[Dataset extract Boundary: Start]

## onyx
==> flow/design.v (excerpt) <==
module i16_biquad(
    input CLK, RST,
    input unsigned [15:0] A,
    output signed [15:0] B,
    input signed [15:0] b_0,
    input signed [15:0] b_1,
    input signed [15:0] b_2,
    input signed [15:0] a_1,
    input signed [15:0] a_2
);
wire signed [17:0] feedback;
wire signed [31:0] P_b0;
wire signed [31:0] P_b1;
wire signed [31:0] P_b2;
wire signed [33:0] P_a1;
wire signed [33:0] P_a2;
wire signed [35:0] S_0;
wire signed [35:0] S_1;
wire signed [35:0] S_2;
wire signed [35:0] Z_0;
wire signed [35:0] Z_1;
i16_mul mul_b0(
    .A(A),
    .B(b_0),
    .P(P_b0)
);
i16_mul mul_b1(
    .A(A),
    .B(b_1),
    .P(P_b1)
);
i16_mul mul_b2(
    .A(A),
    .B(b_2),
    .P(P_b2)
);
i18_mul mul_a1(
    .A(feedback),
    .B_coef(a_1),
    .P(P_a1)
);
i18_mul mul_a2(
    .A(feedback),
    .B_coef(a_2),
    .P(P_a2)
);
i36_acc ACC_0(
    .A(P_a2),
    .B(P_b2),
    ._Z(36'sd0),
    .S(S_0)
);
i36_acc ACC_1(
    .A(P_a1),
    .B(P_b1),
    ._Z(Z_0),
    .S(S_1)
);
i36_acc ACC_2(
    .A(34'sd0),
    .B(P_b0),
    ._Z(Z_1),
    .S(S_2)
);
i36_delay DELAY_0(
    .CLK(CLK),
    .RST(RST),
    .STORE(S_0),
    .READ(Z_0)
);
i36_delay DELAY_1(
    .CLK(CLK),
    .RST(RST),
    .STORE(S_1),
    .READ(Z_1)
);
i36_trunc OUT(
    .A(S_2),
    .B(feedback),
    .B_sat(B)
);
endmodule
For scale: about 71 flip-flops, ~110 I/O pins.
clock: 13.6 ns
lec_check: 0
cap_margin: 20
core_aspect_ratio: 0.5
core_margin: 2
core_utilization: 72
cts_cluster_size: 43
max_routing_layer: met4
place_density: 0.66
setup_slack_margin: 3.38
slew_margin: 20
tns_end_percent: 40
run.sh (not shown) runs the stock make flow with config.mk's settings and CLKGATE_MAP_FILE=.
To summarise onyx: no stage aborted, but the layout did not pass its checks, failing on setup timing.
The following lists how raven was set up differently from onyx:
- CORE_UTILIZATION now 28, was 72
- CORE_ASPECT_RATIO no longer set, was 0.5
- MAX_ROUTING_LAYER no longer set, was met4
- CTS_CLUSTER_SIZE no longer set, was 43
- TNS_END_PERCENT no longer set, was 40
- SETUP_SLACK_MARGIN no longer set, was 3.38
- PLACE_DENSITY no longer set, was 0.66
- the clock period (ns, I/O delays scaled along) now 17.1, was 13.6
raven completed; timing, DRC and antenna clean
raven reports its critical path capture point as DELAY_0.READ[34] while onyx reports DELAY_0.READ[30].
raven vs. onyx: count of clock-buffer cells in the layout lost 1, share of the cycle needed by the critical path after routing lost 13 points, total routing usage reported by global routing lost 29 points.
==> inputs of run a <==
==> flow/design.v <==
module mult32x32_fsm (
    input logic clk,               
    input logic reset,             
    input logic start,             
    output logic busy,             
    output logic [1:0] a_sel,      
    output logic b_sel,            
    output logic [2:0] shift_sel,  
    output logic upd_prod,         
    output logic clr_prod          
);
	typedef enum { idle, handle1, handle2, handle3, handle4, handle5, handle6, handle7, handle8} sm_type;
	sm_type current_state;
	sm_type next_state;
	always_ff @(posedge clk, posedge reset) begin
		if (reset== 1'b1) begin
			current_state <=idle;
		end
		else begin
			current_state <= next_state;
		end
	end
	always_comb begin
		next_state= current_state;
		busy=1'b1;
		upd_prod= 1'b1;
		clr_prod= 1'b0;
		a_sel= 2'b0;
		b_sel= 1'b0;
		shift_sel= 3'b0;
		case(current_state)
			idle: begin
				if(start== 1'b0) begin
					next_state=idle;
					busy=1'b0;
					upd_prod=1'b0;
				end
				else begin
					next_state=handle1;
					busy=1'b0;
					upd_prod=1'b0;
					clr_prod=1'b1;
				end
			end
			handle1: begin
				next_state= handle2;
				a_sel=2'b0;
				b_sel=1'b0;
				shift_sel=3'b0;
			end
			handle2: begin
				next_state= handle3;
				a_sel=2'b01;
				b_sel=1'b0;
				shift_sel=3'b001;
			end
			handle3: begin
				next_state= handle4;
				a_sel=2'b10;
				b_sel=1'b0;
				shift_sel=3'b010;
			end
			handle4: begin
				next_state= handle5;
				a_sel=2'b11;
				b_sel=1'b0;
				shift_sel=3'b011;
			end
			handle5: begin
				next_state= handle6;
				a_sel=2'b0;
				b_sel=1'b1;
				shift_sel=3'b010;
			end
			handle6: begin
				next_state= handle7;
				a_sel=2'b01;
				b_sel=1'b1;
				shift_sel=3'b011;
			end
			handle7: begin
				next_state= handle8;
				a_sel=2'b10;
				b_sel=1'b1;
				shift_sel=3'b100;
			end
			handle8: begin
				next_state= idle;
				a_sel=2'b11;
				b_sel=1'b1;
				shift_sel=3'b101;
			end
		endcase
	end
endmodule
module mult32x32_arith (
    input logic clk,              
    input logic reset,            
    input logic [31:0] a,         
    input logic [31:0] b,         
    input logic [1:0] a_sel,      
    input logic b_sel,            
    input logic [2:0] shift_sel,  
    input logic upd_prod,         
    input logic clr_prod,         
    output logic [63:0] product   
);
logic [15:0] out16;
logic [7:0] out8;
always_comb begin
	case(a_sel)
		2'b00: out8 = a[7:0];
		2'b01: out8 = a[15:8];
		2'b10: out8 = a[23:16];
		2'b11: out8 = a[31:24];
	endcase
end
always_comb begin
	case(b_sel)
		1'b0: out16 = b[15:0];
		1'b1: out16 = b[31:16];
	endcase
end
logic [23:0] mult;
always_comb begin
	mult = out16 * out8;
end
logic [63:0] shifted;
always_comb begin
	shifted = 64'b0;
	case(shift_sel)
		3'b000: shifted = mult;
		3'b001: shifted = mult << 8; 
		3'b010: shifted = mult << 16;
		3'b011: shifted = mult << 24;
		3'b100: shifted = mult << 32;
		3'b101: shifted = mult << 40;
	endcase
end
always_ff @(posedge clk, posedge reset) begin
	if(reset == 1'b1) begin 
		product <= 64'b0;
	end
	else begin
		if(clr_prod == 1'b1) begin
			product <= 64'b0;
		end
		else if (upd_prod == 1'b1) begin
			product <= product + shifted;
		end
	end
end
endmodule
module mult32x32 (
    input logic clk,             
    input logic reset,           
    input logic start,           
    input logic [31:0] a,        
    input logic [31:0] b,        
    output logic busy,           
    output logic [63:0] product  
);
logic [1:0] a_sel;
logic b_sel;
logic [2:0] shift_sel;
logic upd_prod;
logic clr_prod;
mult32x32_fsm fsm(
	.clk(clk),
	.reset(reset),
	.start(start),
	.busy(busy),
	.a_sel(a_sel),
	.b_sel(b_sel),
	.shift_sel(shift_sel),
	.upd_prod(upd_prod),
	.clr_prod(clr_prod)
);
mult32x32_arith arith(
	.clk(clk),
	.reset(reset),
	.a(a),
	.b(b),
	.a_sel(a_sel),
	.b_sel(b_sel),
	.shift_sel(shift_sel),
	.upd_prod(upd_prod),
	.clr_prod(clr_prod),
	.product(product)
);
endmodule
==> flow/run.sh <==
#!/bin/bash
# the make line also repeats each setting of config.mk as NAME=value (left out here)
make -C /OpenROAD-flow-scripts/flow DESIGN_CONFIG=/design/flow/config.mk WORK_HOME=/design/flow/orfs CLKGATE_MAP_FILE= finish
==> flow/config.mk <==
export PLATFORM = sky130hd
export DESIGN_NAME = mult32x32
export DESIGN_NICKNAME = mult32x32
export VERILOG_FILES = /design/flow/design.v
export SDC_FILE = /design/flow/constraint.sdc
export NUM_CORES = 4
export LEC_CHECK = 0
export ABC_AREA = 1
export CAP_MARGIN = 20
export CORE_MARGIN = 10
export CORE_UTILIZATION = 19
export HOLD_SLACK_MARGIN = 0.08
export MIN_ROUTING_LAYER = met2
export SLEW_MARGIN = 20
==> flow/constraint.sdc <==
create_clock -name core_clock -period 12.0 [get_ports {clk}]
set_input_delay 2.4000 -clock core_clock [delete_from_list [all_inputs] [get_ports {clk}]]
set_output_delay 2.4000 -clock core_clock [all_outputs]
set_load 0.01 [all_outputs]
==> run b: changes against run a <==
ABC_AREA = default   (was 1)
CORE_MARGIN = 2   (was 10)
CORE_UTILIZATION = 68   (was 19)
HOLD_SLACK_MARGIN = default   (was 0.08)
MIN_ROUTING_LAYER = default   (was met2)
PLACE_DENSITY = 0.39   (was default)
TNS_END_PERCENT = 10   (was default)
==> flow/constraint.sdc (replaced) <==
create_clock -name core_clock -period 11.5 [get_ports {clk}]
set_input_delay 2.3000 -clock core_clock [delete_from_list [all_inputs] [get_ports {clk}]]
set_output_delay 2.3000 -clock core_clock [all_outputs]
set_load 0.01 [all_outputs]
==> run notes <==
Entry: Yosys synthesis followed by OpenROAD place and route.

Status:
- The flow ran to the end and the layout has no timing, DRC or antenna violations.

Detailed routing:
- The highest layer touched by signal routing is met4.
- The script logs the mean routed wire length per placed instance as 19.4 microns.

Setup path:
- Per STA, the worst path accumulates the most delay in the family AND-OR/OR-AND gates.
- The capture point of the worst register-to-register path is recorded as arith.product[63].

Logic synthesis:
- The synthesized netlist was found by Yosys to have roughly 1500 cells.
- Per the post-synthesis report, the number of cells in the design is about 1500.
- The run gives the most common cell in the netlist as nor2_1.

STA:
- The run puts the final worst slack at 0.558 ns.
-- figures above: run b

==> run notes <==
Entry: Yosys synthesis followed by OpenROAD place and route.

Clock tree:
- Looking at the worst setup and hold paths, the clock pins of their registers show a slew of 0.08 ns.

STA:
- Setup slack on the critical path of the routed design comes to 1.85 ns.

Status:
- The run finished with no timing, DRC or antenna violations.

Setup path:
- The run gives the cell class contributing the biggest share of worst-path delay as adder cells.
- The run gives the worst reg2reg path endpoint as arith.product[55].

Run:
- The tool warning count for the run is 26.

Logic synthesis:
- The run gives the yosys stat cell total as 2019.
- By instance count, the leading cell after synthesis is nand2_1.

Detailed routing:
- The run gives the highest metal layer with signal wires as met5.
- The run gives the per-cell routed wire length as 18.8 microns.

Place:
- OpenSTA, run right after detailed placement, puts the worst setup slack at 1.96 ns.
-- figures above: run a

[Dataset extract Boundary: End]

Your assignment — Write out only the lines from the very start of the entries above to the line that includes "max_routing_layer: met4", both ends included, each one unchanged.

Answer to this task —
## onyx
==> flow/design.v (excerpt) <==
module i16_biquad(
    input CLK, RST,
    input unsigned [15:0] A,
    output signed [15:0] B,
    input signed [15:0] b_0,
    input signed [15:0] b_1,
    input signed [15:0] b_2,
    input signed [15:0] a_1,
    input signed [15:0] a_2
);
wire signed [17:0] feedback;
wire signed [31:0] P_b0;
wire signed [31:0] P_b1;
wire signed [31:0] P_b2;
wire signed [33:0] P_a1;
wire signed [33:0] P_a2;
wire signed [35:0] S_0;
wire signed [35:0] S_1;
wire signed [35:0] S_2;
wire signed [35:0] Z_0;
wire signed [35:0] Z_1;
i16_mul mul_b0(
    .A(A),
    .B(b_0),
    .P(P_b0)
);
i16_mul mul_b1(
    .A(A),
    .B(b_1),
    .P(P_b1)
);
i16_mul mul_b2(
    .A(A),
    .B(b_2),
    .P(P_b2)
);
i18_mul mul_a1(
    .A(feedback),
    .B_coef(a_1),
    .P(P_a1)
);
i18_mul mul_a2(
    .A(feedback),
    .B_coef(a_2),
    .P(P_a2)
);
i36_acc ACC_0(
    .A(P_a2),
    .B(P_b2),
    ._Z(36'sd0),
    .S(S_0)
);
i36_acc ACC_1(
    .A(P_a1),
    .B(P_b1),
    ._Z(Z_0),
    .S(S_1)
);
i36_acc ACC_2(
    .A(34'sd0),
    .B(P_b0),
    ._Z(Z_1),
    .S(S_2)
);
i36_delay DELAY_0(
    .CLK(CLK),
    .RST(RST),
    .STORE(S_0),
    .READ(Z_0)
);
i36_delay DELAY_1(
    .CLK(CLK),
    .RST(RST),
    .STORE(S_1),
    .READ(Z_1)
);
i36_trunc OUT(
    .A(S_2),
    .B(feedback),
    .B_sat(B)
);
endmodule
For scale: about 71 flip-flops, ~110 I/O pins.
clock: 13.6 ns
lec_check: 0
cap_margin: 20
core_aspect_ratio: 0.5
core_margin: 2
core_utilization: 72
cts_cluster_size: 43
max_routing_layer: met4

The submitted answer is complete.